Top of Records for this task

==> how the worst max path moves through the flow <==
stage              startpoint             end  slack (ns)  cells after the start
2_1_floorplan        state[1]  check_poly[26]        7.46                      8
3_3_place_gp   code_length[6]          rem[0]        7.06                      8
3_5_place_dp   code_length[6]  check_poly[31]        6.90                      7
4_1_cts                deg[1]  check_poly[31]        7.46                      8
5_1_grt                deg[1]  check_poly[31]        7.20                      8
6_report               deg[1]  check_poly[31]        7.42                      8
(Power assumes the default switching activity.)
--- src/cdfb_pkg.sv ---
// Shared types and constants for the calibrated DAC frame builder.
package cdfb_pkg;

    localparam int VOLT_FRACTION_BITS_DEF = 16;

    localparam int NUM_CH    = 4;
    localparam int CH_W      = 2;
    localparam int CODE_W    = 16;
    localparam int VOLTS_W   = 21;
    localparam int CFG_IDX_W = 4;

    localparam logic [7:0]        CMD_BASE       = 8'h10;
    localparam logic [CODE_W-1:0] CAL_RESET_LOW  = 16'd0;
    localparam logic [CODE_W-1:0] CAL_RESET_HIGH = 16'd26214;

    // Register index map
    localparam logic [CFG_IDX_W-1:0] CFG_IDX_LOW_BASE  = 4'd0;
    localparam logic [CFG_IDX_W-1:0] CFG_IDX_HIGH_BASE = 4'd4;
    localparam logic [CFG_IDX_W-1:0] CFG_IDX_END       = 4'd8;

    typedef enum logic {
        MODE_RAW   = 1'b0,
        MODE_PITCH = 1'b1
    } t_mode;

    typedef logic [NUM_CH-1:0][CODE_W-1:0] t_code_vec;

    typedef struct packed {
        t_code_vec lo;
        t_code_vec hi;
    } t_cal_set;

endpackage

--- src/cdfb_cal_regs.sv ---
// Calibration register file: low and high codes for the four channels.
module cdfb_cal_regs (
    input  logic                           i_clk,
    input  logic                           i_rst_n,
    input  logic                           i_cfg_valid,
    input  logic [cdfb_pkg::CFG_IDX_W-1:0] i_cfg_index,
    input  logic [cdfb_pkg::CODE_W-1:0]    i_cfg_data,
    output cdfb_pkg::t_cal_set             o_cal
);

    cdfb_pkg::t_code_vec r_lo;
    cdfb_pkg::t_code_vec r_hi;

    always_ff @(posedge i_clk) begin
        if (!i_rst_n) begin
            for (int i = 0; i < cdfb_pkg::NUM_CH; i++) begin
                r_lo[i] <= cdfb_pkg::CAL_RESET_LOW;
                r_hi[i] <= cdfb_pkg::CAL_RESET_HIGH;
            end
        end else if (i_cfg_valid) begin
            // drop writes beyond the last register
            if (i_cfg_index < cdfb_pkg::CFG_IDX_HIGH_BASE) begin
                r_lo[i_cfg_index[cdfb_pkg::CH_W-1:0]] <= i_cfg_data;
            end else if (i_cfg_index < cdfb_pkg::CFG_IDX_END) begin
                r_hi[i_cfg_index[cdfb_pkg::CH_W-1:0]] <= i_cfg_data;
            end
        end
    end

    assign o_cal.lo = r_lo;
    assign o_cal.hi = r_hi;

endmodule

Bottom of Records for this task

_Task directions:_
Give back the listing above exactly as written.

_Your response:_
==> how the worst max path moves through the flow <==
stage              startpoint             end  slack (ns)  cells after the start
2_1_floorplan        state[1]  check_poly[26]        7.46                      8
3_3_place_gp   code_length[6]          rem[0]        7.06                      8
3_5_place_dp   code_length[6]  check_poly[31]        6.90                      7
4_1_cts                deg[1]  check_poly[31]        7.46                      8
5_1_grt                deg[1]  check_poly[31]        7.20                      8
6_report               deg[1]  check_poly[31]        7.42                      8
(Power assumes the default switching activity.)
--- src/cdfb_pkg.sv ---
// Shared types and constants for the calibrated DAC frame builder.
package cdfb_pkg;

    localparam int VOLT_FRACTION_BITS_DEF = 16;

    localparam int NUM_CH    = 4;
    localparam int CH_W      = 2;
    localparam int CODE_W    = 16;
    localparam int VOLTS_W   = 21;
    localparam int CFG_IDX_W = 4;

    localparam logic [7:0]        CMD_BASE       = 8'h10;
    localparam logic [CODE_W-1:0] CAL_RESET_LOW  = 16'd0;
    localparam logic [CODE_W-1:0] CAL_RESET_HIGH = 16'd26214;

    // Register index map
    localparam logic [CFG_IDX_W-1:0] CFG_IDX_LOW_BASE  = 4'd0;
    localparam logic [CFG_IDX_W-1:0] CFG_IDX_HIGH_BASE = 4'd4;
    localparam logic [CFG_IDX_W-1:0] CFG_IDX_END       = 4'd8;

    typedef enum logic {
        MODE_RAW   = 1'b0,
        MODE_PITCH = 1'b1
    } t_mode;

    typedef logic [NUM_CH-1:0][CODE_W-1:0] t_code_vec;

    typedef struct packed {
        t_code_vec lo;
        t_code_vec hi;
    } t_cal_set;

endpackage

--- src/cdfb_cal_regs.sv ---
// Calibration register file: low and high codes for the four channels.
module cdfb_cal_regs (
    input  logic                           i_clk,
    input  logic                           i_rst_n,
    input  logic                           i_cfg_valid,
    input  logic [cdfb_pkg::CFG_IDX_W-1:0] i_cfg_index,
    input  logic [cdfb_pkg::CODE_W-1:0]    i_cfg_data,
    output cdfb_pkg::t_cal_set             o_cal
);

    cdfb_pkg::t_code_vec r_lo;
    cdfb_pkg::t_code_vec r_hi;

    always_ff @(posedge i_clk) begin
        if (!i_rst_n) begin
            for (int i = 0; i < cdfb_pkg::NUM_CH; i++) begin
                r_lo[i] <= cdfb_pkg::CAL_RESET_LOW;
                r_hi[i] <= cdfb_pkg::CAL_RESET_HIGH;
            end
        end else if (i_cfg_valid) begin
            // drop writes beyond the last register
            if (i_cfg_index < cdfb_pkg::CFG_IDX_HIGH_BASE) begin
                r_lo[i_cfg_index[cdfb_pkg::CH_W-1:0]] <= i_cfg_data;
            end else if (i_cfg_index < cdfb_pkg::CFG_IDX_END) begin
                r_hi[i_cfg_index[cdfb_pkg::CH_W-1:0]] <= i_cfg_data;
            end
        end
    end

    assign o_cal.lo = r_lo;
    assign o_cal.hi = r_hi;

endmodule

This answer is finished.